Sex steroids induce apoptosis of CD8+CD4+ double-positive thymocytes via TNF-alpha.

T cell production by the thymus, thymic size, cellularity and output all decrease drastically after puberty. Among the candidates that may mediate this decrease are the sex steroids: hypersecretion or pharmacological administration of these hormones has long been known to induce thymic hypocellularity, and their depletion yields thymic hypercellularity. Here we show that a typical sex steroid, testosterone, specifically targets CD8+CD4+ double-positive (DP) thymocytes for apoptosis via TNF-alpha. Anti-TNF-alpha monoclonal antibodies abrogated testosterone-induced DP apoptosis, and TNF-alpha-/- DP thymocytes were largely resistant to testosterone-mediated apoptosis in vivo. Testosterone accomplished this effect by upregulating TNF-alpha production and by simultaneously sensitizing DP thymocytes to TNF-alpha. Thus, TNF-alpha is the critical mediator of sex steroid-induced apoptosis in thymocytes, and its manipulation should provide a point of intervention to modulate T cell production in sex hormone disorders.

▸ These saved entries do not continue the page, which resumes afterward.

===== config.mk =====
export PLATFORM = sky130hd
export DESIGN_NAME = csa_calc_unit
export DESIGN_NICKNAME = d
export VERILOG_FILES = /design/src/csa_pkg.sv /design/src/csa_calc_unit.sv
export SDC_FILE = /design/constraint.sdc
export NUM_CORES = 1
export LEC_CHECK = 0
export CORE_AREA = 4 4 176 178
export DETAILED_ROUTE_END_ITERATION = 12
export DIE_AREA = 0 0 180 182
export DONT_BUFFER_PORTS = 1
export GPL_TIMING_DRIVEN = 0
export PLACE_DENSITY = 0.52
export SYNTH_ARGS = -nofsm -noshare
export SYNTH_HDL_FRONTEND = slang
export SYNTH_SLANG_ARGS = --single-unit
export TNS_END_PERCENT = 10

===== constraint.sdc =====
create_clock -name csa_out_wclk -period 2.6 [get_ports csa_out_wclk]
set_input_delay 0.52 -clock csa_out_wclk [delete_from_list [all_inputs] [get_ports csa_out_wclk]]
set_output_delay 0.52 -clock csa_out_wclk [all_outputs]
set_load 0.005 [all_outputs]

===== src/csa_pkg.sv =====
package csa_pkg;

	localparam int WORD_W = 32;
	localparam int OUT_W = 2 * WORD_W;
	localparam int JOB_WORDS = 5;
	localparam int RESULT_WORDS = 7;
	localparam int WORD_CNT_W = 3;
	localparam int CATCH_WORD = 5; // Low word of out.
	localparam int CALC_UNITS = 4;
	localparam int UNIT_IDX_W = 2;
	localparam int ITER_W = 4;
	localparam int CATCH_IDX_W = 8;
	localparam int CATCH_BINS = 1 << CATCH_IDX_W;
	localparam int CATCH_CNT_W = 16;
	localparam int IDLE_DEBOUNCE = 100;
	localparam int IDLE_CNT_W = $clog2(IDLE_DEBOUNCE);

	localparam int LD_STATE_W = 3;
	localparam logic [LD_STATE_W-1:0] LD_IDLE = 3'd0;
	localparam logic [LD_STATE_W-1:0] LD_READ = 3'd1;
	localparam logic [LD_STATE_W-1:0] LD_CAPT = 3'd2;
	localparam logic [LD_STATE_W-1:0] LD_DISP = 3'd3;
	localparam logic [LD_STATE_W-1:0] LD_NEXT = 3'd4;

	localparam int ST_STATE_W = 2;
	localparam logic [ST_STATE_W-1:0] ST_WAIT = 2'd0;
	localparam logic [ST_STATE_W-1:0] ST_HOLD = 2'd1;
	localparam logic [ST_STATE_W-1:0] ST_SEND = 2'd2;
	localparam logic [ST_STATE_W-1:0] ST_NEXT = 2'd3;

	typedef logic [WORD_W-1:0] csa_word_t;

	typedef struct packed {
		logic [OUT_W-1:0] out;
		logic [WORD_W-1:0] times_start;
		logic [WORD_W-1:0] times;
		logic [OUT_W-1:0] key_in;
		logic [WORD_W-1:0] block;
	} csa_fields_t;

	typedef union packed {
		csa_fields_t fields;
		csa_word_t [RESULT_WORDS-1:0] words; // Word 0 is block, word 6 is out high.
	} csa_result_u;

endpackage


===== src/csa_calc_unit.sv =====
module csa_calc_unit (
	input logic csa_out_wclk,
	input logic rst_n,
	input logic wen_i,
	input csa_pkg::csa_result_u job_i,
	output logic full_o,
	output logic empty_o,
	output logic ready_o,
	input logic ren_i,
	output csa_pkg::csa_result_u result_o
);

	csa_pkg::csa_result_u rec;
	logic [csa_pkg::ITER_W-1:0] iter_left;
	logic full_q;
	logic ready_q;
	logic step;

	assign step = full_q && !ready_q; // One kernel iteration per cycle while busy.

	always_ff @(posedge csa_out_wclk) begin
		if (!rst_n) begin
			full_q <= 1'b0;
			ready_q <= 1'b0;
			iter_left <= '0;
		end else if (ren_i) begin
			full_q <= 1'b0;
			ready_q <= 1'b0;
		end else if (wen_i) begin
			full_q <= 1'b1;
			iter_left <= job_i.fields.times[csa_pkg::ITER_W-1:0];
			ready_q <= (job_i.fields.times[csa_pkg::ITER_W-1:0] == '0);
		end else if (step) begin
			iter_left <= iter_left - 1'b1;
			if (iter_left == 1) begin
				ready_q <= 1'b1;
			end
		end
	end

	// The out field doubles as the kernel accumulator.
	always_ff @(posedge csa_out_wclk) begin
		if (wen_i) begin
			rec <= job_i;
			rec.fields.out <= job_i.fields.key_in;
		end else if (step) begin
			rec.fields.out <= {rec.fields.out[csa_pkg::OUT_W-2:0], rec.fields.out[csa_pkg::OUT_W-1]}
				^ {rec.fields.times_start, rec.fields.block};
		end
	end

	assign full_o = full_q;
	assign empty_o = ~full_q;
	assign ready_o = ready_q;
	assign result_o = rec;

endmodule


==> impl_metrics.json, run 1 <==
{
  "status": "completed",
  "setup_viol": 0,
  "postCtsHoldBufs": 0,
  "r2r_start": "full_o",
  "synth_cell_types": 24,
  "grt_overflow": 0,
  "clock.fmax_ghz": 0.558,
  "max_stage_delay_ns": 0.71,
  "hp-start": "job_i[8]",
  "crit_path_start_kind": "flip-flop",
  "tightest_slew_ns": 0.928,
  "cts.clk_slew.worst_paths_ns": 0.06,
  "die_y_um": 182,
  "ant_nets": 0,
  "cts-htree-levels": 1,
  "ctsResizeCount": 0,
  "setup_slack_ns": 0.809,
  "place_hpwl_um": 15400,
  "rr_worst_depth": 2,
  "ys_ff_latch": 230,
  "cp_max_fo": 64,
  "die_area_um2": 32800,
  "max_cap_viol_count": 0,
  "async_flop_share_pct": 0,
  "end_kind": "flip-flop",
  "synthToLayoutAreaGrowth_pct": 15.8,
  "p_leak_uw": 0.00314,
  "crit_required_ns": 2.74,
  "switching_share_pct": 21.7,
  "p_seq_share_pct": 55.8,
  "met1_length_um": 7590,
  "dp_slack_ns": 0.718,
  "p_sw_uw": 1860,
  "clkPwrFrac_pct": 40.2,
  "slew_headroom_pct": 38.2,
  "ys.flop_type": "edfxtp_1",
  "worstHoldPathType": "in -> reg",
  "rsz0062_at_grt": "no",
  "wl_per_cell_um": 23.1,
  "antenna_found_initial": 1,
  "clock_skew_ns": 0.00901,
  "internal_power_uw": 6720,
  "worst-path-buf-inv": 0,
  "period_share_pct": 68.9,
  "hold_end": "result_o[8]",
  "p_per_area_nw_per_um2": 896,
  "crit_type": "reg -> reg",
  "route.met3.wl_um": 2460,
  "synth_top_area_share_pct": 81.3,
  "yosys.area.top_type": "edfxtp_1",
  "wl_met2_um": 10500,
  "synthCells": 476,
  "die_w_um": 180,
  "cts_setup_buffers": 0,
  "min_period_ns": 1.79,
  "synth_edf_count": 224,
  "cts_tree": "done",
  "p_comb_share_pct": 4.0,
  "whs_path_depth": 0,
  "gp_congestion": 0.788,
  "clk_latency_ns": 0.51,
  "start_util_pct": 28.1,
  "rows": 63,
  "grt_pass1_vias": 4522,
  "yosysSeqAreaShare_pct": 82.8,
  "portBuffers": 0,
  "ioPinCount": 455,
  "grt_pass1_wl_um": 30400,
  "cts_buffer_depth": 3,
  "cp.arrival_ns": 1.93,
  "r2r_end": "result_o[184]",
  "cts_num_sinks": 230,
  "drc_errors": 0,
  "vdd_drop_max_uv": 432,
  "grt_use_total_pct": 12.0,
  "r2r_slack_ns": 0.81,
  "yosys-top-cells-area": "edfxtp_1 (81%), xnor2_1 (6.8%), o21ai_0 (3.9%), nand2_1 (3.0%), dfxtp_1 (1.5%)",
  "crit_slowest_cell": "nand2_4",
  "nNetsFinal": 734,
  "cp_top_family": "simple AND/OR/NAND/NOR gates",
  "first_pass_iters": 6,
  "routed_wl_um": 21100,
  "synth_area_um2": 8270,
  "syn_avg_cell_area_um2": 17.4,
  "drt_iter0_drc": 234,
  "vias": 4142,
  "yosysWarnings": 0,
  "grt_max_degree": 164,
  "vias_per_cell": 4.54,
  "numCtsBuffers": 26,
  "synth_fp_nets": 706,
  "cp_cell_sequence": "nand2b_1, nand2_4",
  "cts-root-buf": "clkbuf_16",
  "slew_viol_final": 0,
  "hold_violations": 0,
  "core_um2": 29400,
  "highest_layer": "met5",
  "drive_gt1_share_pct": 8.83,
  "holdWs_ns": 0.0970
}
cell usage after synthesis, types with 2 or more instances:
cell type / instances
buf_2: 8
a31oi_1: 2
o21ai_0: 65
nor3b_1: 2
nand2_1: 67
nand2b_1: 4
xnor2_1: 64
dfxtp_1: 6
edfxtp_1: 224
a21oi_1: 4
clkbuf_1: 6
inv_1: 5
nand3_1: 2
ha_1: 2
nor2_1: 6
flip-flops by register name (all words and copies together) (netlist names):
signal / count
full_o: 1
iter_left: 4
ready_o: 1
result_o: 224
metrics by stage:
| stage | TNS, ns | area, µm² | power, µW | utilization [%] | instances |
|---|---|---|---|---|---|
| 6_report | 0 | 9570 | 8570 | 32.6 | 912 |
| 5_1_grt | 0 | 9570 | 8940 | 32.6 | 911 |
| 4_1_cts | 0 | 9570 | 8710 | 32.6 | 911 |
| 3_5_place_dp | 0 | 8760 | 5210 | 29.8 | 866 |
| 3_3_place_gp | -47.45 | 8760 | 5210 | 29.8 | 866 |
| 2_1_floorplan | 0 | 8270 | 5010 | - | 476 |
worst max-delay path by stage:
stage	from	to	slack [ns]	depth (start not counted)
floorplan	wen_i	result_o[160]	0.19	2
global placement	wen_i	result_o[179]	-0.75	2
detailed placement	full_o	result_o[180]	0.72	2
CTS	full_o	result_o[167]	0.72	2
global route	full_o	result_o[195]	0.62	2
finish	full_o	result_o[184]	0.81	2
final cells by class:
class,instances,area [µm²]
sequential,230,6850
multi-input combinational,226,1340
buffer,15,73.8
antenna,1,2.50
clock inverter,15,120
tap,390,488
inverter,5,18.8
clock buffer,30,687
fill,2857,19800
cell families after synthesis:
group / synth area share [%]
flops: 82.8
buf+inv: 1.12
simple gates: 4.19
mux: 0.121
fa+ha+maj: 0.303
compound gates: 4.69
xor+xnor: 6.78
cells in the final DEF (no fill, tap or decap), types with 2 or more instances in the layout:
cell type	netlist	final
edfxtp_1	224	224
nor3b_1	2	2
buf_2	8	8
a21oi_1	4	4
inv_1	5	5
dfxtp_1	6	6
clkinv_2	0	5
clkbuf_1	6	9
clkbuf_16	0	27
nand2b_1	4	4
clkinv_1	0	7
bufinv_16	0	2
ha_1	2	2
o21ai_0	65	65
nand3_1	2	2
nor2_1	6	6
nand2_1	67	66
a31oi_1	2	2
xnor2_1	64	64
metal layers:
layer	track usage, %	up-vias
met5	0	-
met4	3.38	2
met3	6.01	33
met2	20.8	276
met1	13.1	2020
li1	-	1811
power groups by stage:
stage                     clock network [µW]  registers, µW  logic [µW]
after CTS                               3560           4800         352
after floorplan                            0           4740         270
after global routing                    3730           4820         395
after detailed placement                   0           4870         349
after global placement                     0           4870         334
final                                   3450           4780         346
Power figures use the tool's default switching activity.
==> run 2, diff against run 1 <==
--- a/config.mk
+++ b/config.mk
@@ -10,7 +10,7 @@
 export DIE_AREA = 0 0 180 182
 export DONT_BUFFER_PORTS = 1
 export GPL_TIMING_DRIVEN = 0
-export PLACE_DENSITY = 0.52
+export PLACE_DENSITY = 0.53
 export SYNTH_ARGS = -nofsm -noshare
 export SYNTH_HDL_FRONTEND = slang
 export SYNTH_SLANG_ARGS = --single-unit
==> constraint.sdc (replaced) <==
create_clock -name csa_out_wclk -period 1.55 [get_ports csa_out_wclk]
set_input_delay 0.31 -clock csa_out_wclk [delete_from_list [all_inputs] [get_ports csa_out_wclk]]
set_output_delay 0.31 -clock csa_out_wclk [all_outputs]
set_load 0.005 [all_outputs]
==> run 2 against run 1 <==
Against the previous run:
- the run now ends with hold timing left
- register-to-register slack worse by 0.71 ns
- count of clock-buffer cells in the layout up 6
- global-route usage up 0.92 points
- via count up 16%
- first-iteration DRC count down 33%
- die area unchanged
- combinational power rose to 2.7 times the previous value
- cell area up 16%
- clock power up 52%
- cell count up 18%
- critical endpoint is now result_o[174]
- largest cell class unchanged
- highest routed layer is now met4
==> impl_metrics.json, run 2 (synthesized netlist as in run 1, its figures left out) <==
{
  "synthToLayoutAreaGrowth_pct": 34.5,
  "end_kind": "flip-flop",
  "nNetsFinal": 896,
  "max_stage_delay_ns": 0.43,
  "cts_num_sinks": 230,
  "max_cap_viol_count": 0,
  "postCtsHoldBufs": 163,
  "cts-htree-levels": 1,
  "cp.arrival_ns": 1.59,
  "holdWs_ns": -0.0847,
  "grt_pass1_wl_um": 33400,
  "wl_met2_um": 11700,
  "r2r_end": "result_o[174]",
  "cp-endpoint": "result_o[174]",
  "cts_setup_buffers": 0,
  "clk_latency_ns": 0.51,
  "tns_ns": 0,
  "die_y_um": 182,
  "vias_per_cell": 4.46,
  "grt_use_total_pct": 12.9,
  "fillers": 2742,
  "slew_headroom_pct": 58.0,
  "gp_congestion": 0.809,
  "multiInputGateArea_um2": 1350,
  "rows": 63,
  "clock_skew_ns": 0.00950,
  "r2r_start": "ready_o",
  "first_pass_iters": 4,
  "hold_violations": 69,
  "grt_pass1_vias": 5261,
  "seqCellArea_um2": 6850,
  "met1_length_um": 7790,
  "ioPinCount": 455,
  "grt_overflow": 0,
  "r2r_slack_ns": 0.10,
  "die_area_um2": 32800,
  "core_um2": 29400,
  "highest_layer": "met4",
  "rsz0062_at_grt": "no",
  "final_common_cell": "edfxtp_1",
  "ant_nets": 0,
  "grt_max_degree": 164,
  "tightest_slew_ns": 0.630,
  "clock.fmax_ghz": 0.690,
  "cts_buffer_depth": 3,
  "crit_required_ns": 1.69,
  "cts-root-buf": "clkbuf_16",
  "dp_slack_ns": -0.129,
  "cp-startpoint": "ready_o",
  "portBuffers": 0,
  "p_leak_uw": 0.00377,
  "routed_wl_um": 22400,
  "layout_common_cells": "edfxtp_1 (224), dlygate4sd3_1 (163), nand2_1 (66), o21ai_0 (65), xnor2_1 (64)",
  "die_w_um": 180,
  "route.met3.wl_um": 2390,
  "wl_per_cell_um": 20.9,
  "drive_gt1_share_pct": 5.99,
  "vias": 4799,
  "final_util_pct": 37.8,
  "worstHoldPathType": "in -> reg",
  "numCtsBuffers": 25,
  "cts_tree": "done",
  "status": "finished with violations",
  "drt_iter0_drc": 156,
  "period_share_pct": 93.4,
  "p_total_uw": 14200,
  "vdd_drop_max_uv": 852,
  "crit_type": "reg -> reg",
  "cts.clk_slew.worst_paths_ns": 0.06,
  "cp_cell_sequence": "nand2b_1, nand2_8",
  "p_per_area_nw_per_um2": 1280,
  "cp_max_fo": 64,
  "crit_slowest_cell": "nand2_8",
  "crit_path_start_kind": "flip-flop",
  "rr_worst_depth": 2,
  "slew_viol_final": 0,
  "start_util_pct": 28.1,
  "min_period_ns": 1.45,
  "drc_errors": 0,
  "setup_slack_ns": 0.102,
  "violations": "hold timing",
  "place_hpwl_um": 15300,
  "antenna_found_initial": 1,
  "setup_viol": 0,
  "largest_register_ffs": 224
}
-- run 2: through the flow --
step,instances,area (µm²),hold WS (ns)
floorplan,476,8280,0.409
global placement,866,8760,0.409
detailed placement,866,8760,0.409
CTS,1074,11100,-0.109
global route,1075,11100,-0.123
finish,1075,11100,-0.0847
-- run 2: worst min path at each step --
stage / startpoint / endpoint / slack (ns) / cells past startpoint
after detailed placement: job_i[124] / result_o[124] / 0.41 / 0
after global placement: job_i[7] / result_o[7] / 0.41 / 0
after floorplan: job_i[0] / result_o[0] / 0.41 / 0
after global routing: wen_i / result_o[14] / -0.12 / 0
final: wen_i / result_o[14] / -0.08 / 0
after CTS: wen_i / result_o[14] / -0.11 / 0
-- run 2: routing by layer --
layer | vias to the layer above | GRT usage (%)
met3 | 34 | 5.57
met4 | 0 | 3.72
met1 | 2341 | 13.7
met5 | - | 0
met2 | 288 | 23.5
li1 | 2136 | -
-- run 2: area by class of cell --
cell class	count	area share, %
clock inverters	9	0.349
diodes	1	0.0225
repair buffers	163	14.7
clock buffers	36	6.09
flip-flops and latches	230	61.6
multi-input cells	226	12.1
well taps	390	4.39
inverters	5	0.169
plain buffers	15	0.664
-- run 2: power breakdown --
| part | total [µW] | switching [µW] | leakage (µW) | internal [µW] |
|---|---|---|---|---|
| clock | 5260 | 2250 | 0.000351 | 3010 |
| combinational | 948 | 389 | 0.00116 | 559 |
| sequential | 8030 | 520 | 0.00226 | 7510 |
-- run 2: timing repair --
| action | in CTS | in global routing |
|---|---|---|
| resized for setup | 1 | 0 |
| endpoints found under the setup margin | 64 | 0 |
| endpoints found under the hold margin | 385 | 160 |
-- run 2: worst max-delay path: cells and delay by family, from the launching register on --
kind | cells | cell delay, ns
DFF | 1 | 0.34
and+or+nand+nor | 2 | 0.69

Age-related dysregulation in CD8 T cell homeostasis: kinetics of a diversity loss.

Relative diversity and representation of peripheral T cells bearing different TCR Vbeta families are remarkably tightly regulated between birth and advanced adulthood. By contrast, individual elderly humans and C3H.SW and B10.BR aged mice display drastic disruption in such regulation. It was suggested that the alterations in the murine aged T cell compartment were due to age-related clonal T cell expansions (TCE). Here, we studied the kinetics of homeostatic dysregulation of T cell populations in aged C57BL/6 (B6) mice. Using mAb staining, we show that the percentages of alphabeta+CD8+ or CD4+ T cells bearing different TCRVbeta elements remain virtually constant in mice up to 12 mo of age. In 22-mo-old mice, however, there is a dramatic disturbance of this pattern owing to the emergence of CD8+ TCE. Expanded T cells did not show any obvious bias in Vbeta usage and were derived in all cases examined thus far from a single clone. TCE appeared later in life, compared with B cell clonal expansions. However, and in contrast to those detected in humans, TCE were frequently unstable disappearing within 2-4 mo, with other TCE appearing within the same time frame. Additional studies carried on thymic T cells, thymectomized mice, and young T transferred cells into Rag1-/- mice suggest that the clonal expansions occur in the periphery and that their onset is accelerated by decreased thymic output and/or function(s).